● **About this exercise**
Count how many lines in the following data hold the word "zero". Your answer is the number and nothing else.

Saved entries
*** Begin section ***

$ cat src/rtl/nes_pad_responder.sv
// rtl/nes_pad_responder.sv - NES/SNES serial pad endpoint driven by an external latch/clock poller
// Define NES_PAD_SNES_EN for the 16-bit SNES frame; the default build sends the 8-bit NES frame.
module nes_pad_responder #(
  parameter int SYNC_STAGES = 2
) (
  input  logic        clk,
  input  logic        rst_n,
  input  logic [11:0] buttons,
  input  logic        nes_latch,
  input  logic        nes_clk,
  output logic        nes_data,
  output logic        frame_done,
  output logic [7:0]  poll_count
);

`ifdef NES_PAD_SNES_EN
  localparam int NBITS = 16;
  localparam int NBTN  = 12;
`else
  localparam int NBITS = 8;
  localparam int NBTN  = 8;
  logic unused_buttons;
  assign unused_buttons = ^buttons[11:8];
`endif
  localparam logic [3:0] LAST_IDX = 4'(NBITS - 1);

  typedef enum logic [1:0] {IDLE, LOAD, SHIFT, DONE} state_t;

  logic [SYNC_STAGES-1:0] latch_sync;
  logic [SYNC_STAGES-1:0] pclk_sync;
  logic [NBTN-1:0]        btn_sync [SYNC_STAGES];
  logic                   latch_d;
  logic                   pclk_d;

  logic            latch_s;
  logic            latch_fall;
  logic            pclk_rise;
  logic [NBTN-1:0] btn_s;

  assign latch_s    = latch_sync[SYNC_STAGES-1];
  assign latch_fall = ~latch_s & latch_d;
  assign pclk_rise  = pclk_sync[SYNC_STAGES-1] & ~pclk_d;
  assign btn_s      = btn_sync[SYNC_STAGES-1];

  always_ff @(posedge clk or negedge rst_n) begin
    if (!rst_n) begin
      latch_sync <= '0;
      pclk_sync  <= '0;
      latch_d    <= 1'b0;
      pclk_d     <= 1'b0;
      for (int i = 0; i < SYNC_STAGES; i++) btn_sync[i] <= '0;
    end else begin
      latch_sync  <= {latch_sync[SYNC_STAGES-2:0], nes_latch};
      pclk_sync   <= {pclk_sync[SYNC_STAGES-2:0], nes_clk};
      latch_d     <= latch_s;
      pclk_d      <= pclk_sync[SYNC_STAGES-1];
      btn_sync[0] <= buttons[NBTN-1:0];
      for (int i = 1; i < SYNC_STAGES; i++) btn_sync[i] <= btn_sync[i-1];
    end
  end

  // Active-low image; unimplemented positions read as released.
  logic [15:0] load_val;
  always_comb begin
    load_val = '1;
    for (int b = 0; b < NBTN; b++) load_val[b] = ~btn_s[b];
  end

  state_t      state, state_n;
  logic [15:0] sr, sr_n;
  logic [3:0]  bit_idx, idx_n;
  logic        data_n;
  logic        fd_n;

  always_comb begin
    state_n = state;
    sr_n    = sr;
    idx_n   = bit_idx;
    fd_n    = 1'b0;
    data_n  = 1'b1;
    case (state)
      IDLE: begin
        if (latch_s) begin
          state_n = LOAD;
          sr_n    = load_val;
          idx_n   = '0;
        end
      end
      LOAD: begin
        if (latch_fall) begin
          state_n = SHIFT;
          idx_n   = '0;
        end else begin
          sr_n = load_val;
        end
      end
      SHIFT: begin
        // A latch level outranks any clock edge seen in the same cycle.
        if (latch_s) begin
          state_n = LOAD;
          sr_n    = load_val;
          idx_n   = '0;
        end else if (pclk_rise) begin
          sr_n = {1'b0, sr[15:1]};
          if (bit_idx == LAST_IDX) begin
            state_n = DONE;
            fd_n    = 1'b1;
          end else begin
            idx_n = bit_idx + 4'd1;
          end
        end
      end
      DONE: begin
        if (latch_s) begin
          state_n = LOAD;
          sr_n    = load_val;
          idx_n   = '0;
        end
      end
      default: state_n = IDLE;
    endcase
    case (state_n)
      LOAD, SHIFT: data_n = sr_n[0];
      DONE:        data_n = 1'b0;
      default:     data_n = 1'b1;
    endcase
  end

  always_ff @(posedge clk or negedge rst_n) begin
    if (!rst_n) begin
      state      <= IDLE;
      sr         <= '1;
      bit_idx    <= '0;
      nes_data   <= 1'b1;
      frame_done <= 1'b0;
      poll_count <= '0;
    end else begin
      state      <= state_n;
      sr         <= sr_n;
      bit_idx    <= idx_n;
      nes_data   <= data_n;
      frame_done <= fd_n;
      poll_count <= poll_count + {7'd0, fd_n};
    end
  end

endmodule
<file path="src/rtl/run_pkg.sv">
// Shared types and constants for the run sequencer.
//   run_state_t : sequencer FSM state encoding (3 bits)
//   RST_CNT_W   : width of the core-reset hold counter
package run_pkg;

    localparam int unsigned STATE_W   = 3;
    localparam int unsigned RST_CNT_W = 4;

    typedef enum logic [STATE_W-1:0] {
        IDLE   = 3'd0,
        LOAD   = 3'd1,
        HOLD   = 3'd2,
        RUN    = 3'd3,
        FINISH = 3'd4
    } run_state_t;

endpackage

</file>
<file path="src/rtl/sat_counter.sv">
// Saturating up-counter with synchronous clear.
//   clk_i   : clock
//   reset_i : synchronous active-high reset (count -> 0)
//   clr_i   : synchronous clear, has priority over en_i
//   en_i    : increment enable; the count sticks at all-ones
//   cnt_o   : registered count
module sat_counter #(
    parameter int unsigned W = 8
) (
    input  logic         clk_i,
    input  logic         reset_i,
    input  logic         clr_i,
    input  logic         en_i,
    output logic [W-1:0] cnt_o
);

    logic [W-1:0] cnt_q;
    logic [W-1:0] cnt_d;

    // Next count: clear wins, otherwise increment until saturated
    always_comb begin
        cnt_d = cnt_q;
        if (clr_i) begin
            cnt_d = '0;
        end else if (en_i && (cnt_q != '1)) begin
            cnt_d = cnt_q + W'(1);
        end
    end

    always_ff @(posedge clk_i) begin
        if (reset_i) begin
            cnt_q <= '0;
        end else begin
            cnt_q <= cnt_d;
        end
    end

    assign cnt_o = cnt_q;

endmodule

</file>
<file path="src/rtl/run_seq.sv">
// Run sequencer in front of the single-cycle core: preloads data memory from
// a host beat stream, holds the core in reset, runs it until done or timeout
// and reports completion.
//   clk, reset        : clock, synchronous active-high reset
//   req               : start request (sampled in IDLE)
//   ld_valid/ld_ready : preload beat handshake; ld_addr/ld_data/ld_last payload
//   mem_wr_en/mem_addr/mem_dat : registered data-memory preload write
//   core_reset        : core reset, low only while running
//   core_done         : core finished flag
//   busy/ack/timeout/cycles    : status towards the host
module run_seq
    import run_pkg::*;
#(
    parameter int unsigned D       = 10,
    parameter int unsigned AW      = 8,
    parameter int unsigned CW      = 16,
    parameter int unsigned RST_CYC = 2,
    parameter int unsigned TMO     = 32'hFFFF
) (
    input  logic          clk,
    input  logic          reset,
    input  logic          req,
    input  logic          ld_valid,
    output logic          ld_ready,
    input  logic [AW-1:0] ld_addr,
    input  logic [7:0]    ld_data,
    input  logic          ld_last,
    output logic          mem_wr_en,
    output logic [AW-1:0] mem_addr,
    output logic [7:0]    mem_dat,
    output logic          core_reset,
    input  logic          core_done,
    output logic          busy,
    output logic          ack,
    output logic          timeout,
    output logic [CW-1:0] cycles
);

    // Elaboration-time parameter sanity
    if (D == 0) begin : g_bad_d
        $error("run_seq: D must be non-zero");
    end
    if ((RST_CYC < 1) || (RST_CYC > 15)) begin : g_bad_rst_cyc
        $error("run_seq: RST_CYC must be in 1..15");
    end
    if (64'(TMO) >= (64'd1 << CW)) begin : g_bad_tmo
        $error("run_seq: TMO must be below 2**CW");
    end

    run_state_t           state_q, state_d;
    logic                 ld_ready_q, ld_ready_d;
    logic                 mem_wr_en_q, mem_wr_en_d;
    logic [AW-1:0]        mem_addr_q, mem_addr_d;
    logic [7:0]           mem_dat_q, mem_dat_d;
    logic                 core_reset_q, core_reset_d;
    logic                 busy_q, busy_d;
    logic                 ack_q, ack_d;
    logic                 timeout_q, timeout_d;

    logic                 cyc_clr_c;
    logic                 cyc_en_c;
    logic                 hold_clr_c;
    logic                 hold_en_c;
    logic                 beat_c;
    logic [RST_CNT_W-1:0] hold_cnt;

    // RUN-state cycle counter; doubles as the cycles output
    sat_counter #(
        .W (CW)
    ) u_cyc_cnt (
        .clk_i   (clk),
        .reset_i (reset),
        .clr_i   (cyc_clr_c),
        .en_i    (cyc_en_c),
        .cnt_o   (cycles)
    );

    // Core-reset hold counter, parked at zero outside HOLD
    sat_counter #(
        .W (RST_CNT_W)
    ) u_hold_cnt (
        .clk_i   (clk),
        .reset_i (reset),
        .clr_i   (hold_clr_c),
        .en_i    (hold_en_c),
        .cnt_o   (hold_cnt)
    );

    assign beat_c     = ld_valid && ld_ready_q;
    assign hold_clr_c = (state_q != HOLD);
    assign hold_en_c  = (state_q == HOLD);

    // Next state, counter controls and registered-output next values
    always_comb begin
        state_d     = state_q;
        timeout_d   = timeout_q;
        mem_addr_d  = mem_addr_q;
        mem_dat_d   = mem_dat_q;
        mem_wr_en_d = 1'b0;
        cyc_clr_c   = 1'b0;
        cyc_en_c    = 1'b0;

        case (state_q)
            IDLE: begin
                if (req) begin
                    state_d   = LOAD;
                    cyc_clr_c = 1'b1;
                    timeout_d = 1'b0;
                end
            end
            LOAD: begin
                if (beat_c) begin
                    mem_wr_en_d = 1'b1;
                    mem_addr_d  = ld_addr;
                    mem_dat_d   = ld_data;
                    if (ld_last) begin
                        state_d = HOLD;
                    end
                end
            end
            HOLD: begin
                if (hold_cnt == RST_CNT_W'(RST_CYC - 1)) begin
                    state_d = RUN;
                end
            end
            RUN: begin
                // done has priority over the limit check in the same cycle
                if (core_done) begin
                    state_d = FINISH;
                end else if (cycles == CW'(TMO)) begin
                    timeout_d = 1'b1;
                    state_d   = FINISH;
                end else begin
                    cyc_en_c = 1'b1;
                end
            end
            FINISH: begin
                state_d = IDLE;
            end
            default: begin
                state_d = IDLE;
            end
        endcase

        // Status outputs are decoded from the upcoming state so they line up
        // with the state register
        ld_ready_d   = (state_d == LOAD);
        busy_d       = (state_d != IDLE);
        core_reset_d = (state_d != RUN);
        ack_d        = (state_d == FINISH);
    end

    // State and output registers
    always_ff @(posedge clk) begin
        if (reset) begin
            state_q      <= IDLE;
            ld_ready_q   <= 1'b0;
            mem_wr_en_q  <= 1'b0;
            mem_addr_q   <= '0;
            mem_dat_q    <= '0;
            core_reset_q <= 1'b1;
            busy_q       <= 1'b0;
            ack_q        <= 1'b0;
            timeout_q    <= 1'b0;
        end else begin
            state_q      <= state_d;
            ld_ready_q   <= ld_ready_d;
            mem_wr_en_q  <= mem_wr_en_d;
            mem_addr_q   <= mem_addr_d;
            mem_dat_q    <= mem_dat_d;
            core_reset_q <= core_reset_d;
            busy_q       <= busy_d;
            ack_q        <= ack_d;
            timeout_q    <= timeout_d;
        end
    end

    assign ld_ready   = ld_ready_q;
    assign mem_wr_en  = mem_wr_en_q;
    assign mem_addr   = mem_addr_q;
    assign mem_dat    = mem_dat_q;
    assign core_reset = core_reset_q;
    assign busy       = busy_q;
    assign ack        = ack_q;
    assign timeout    = timeout_q;

endmodule

</file>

*** End section ***

● **Exercise solution**
2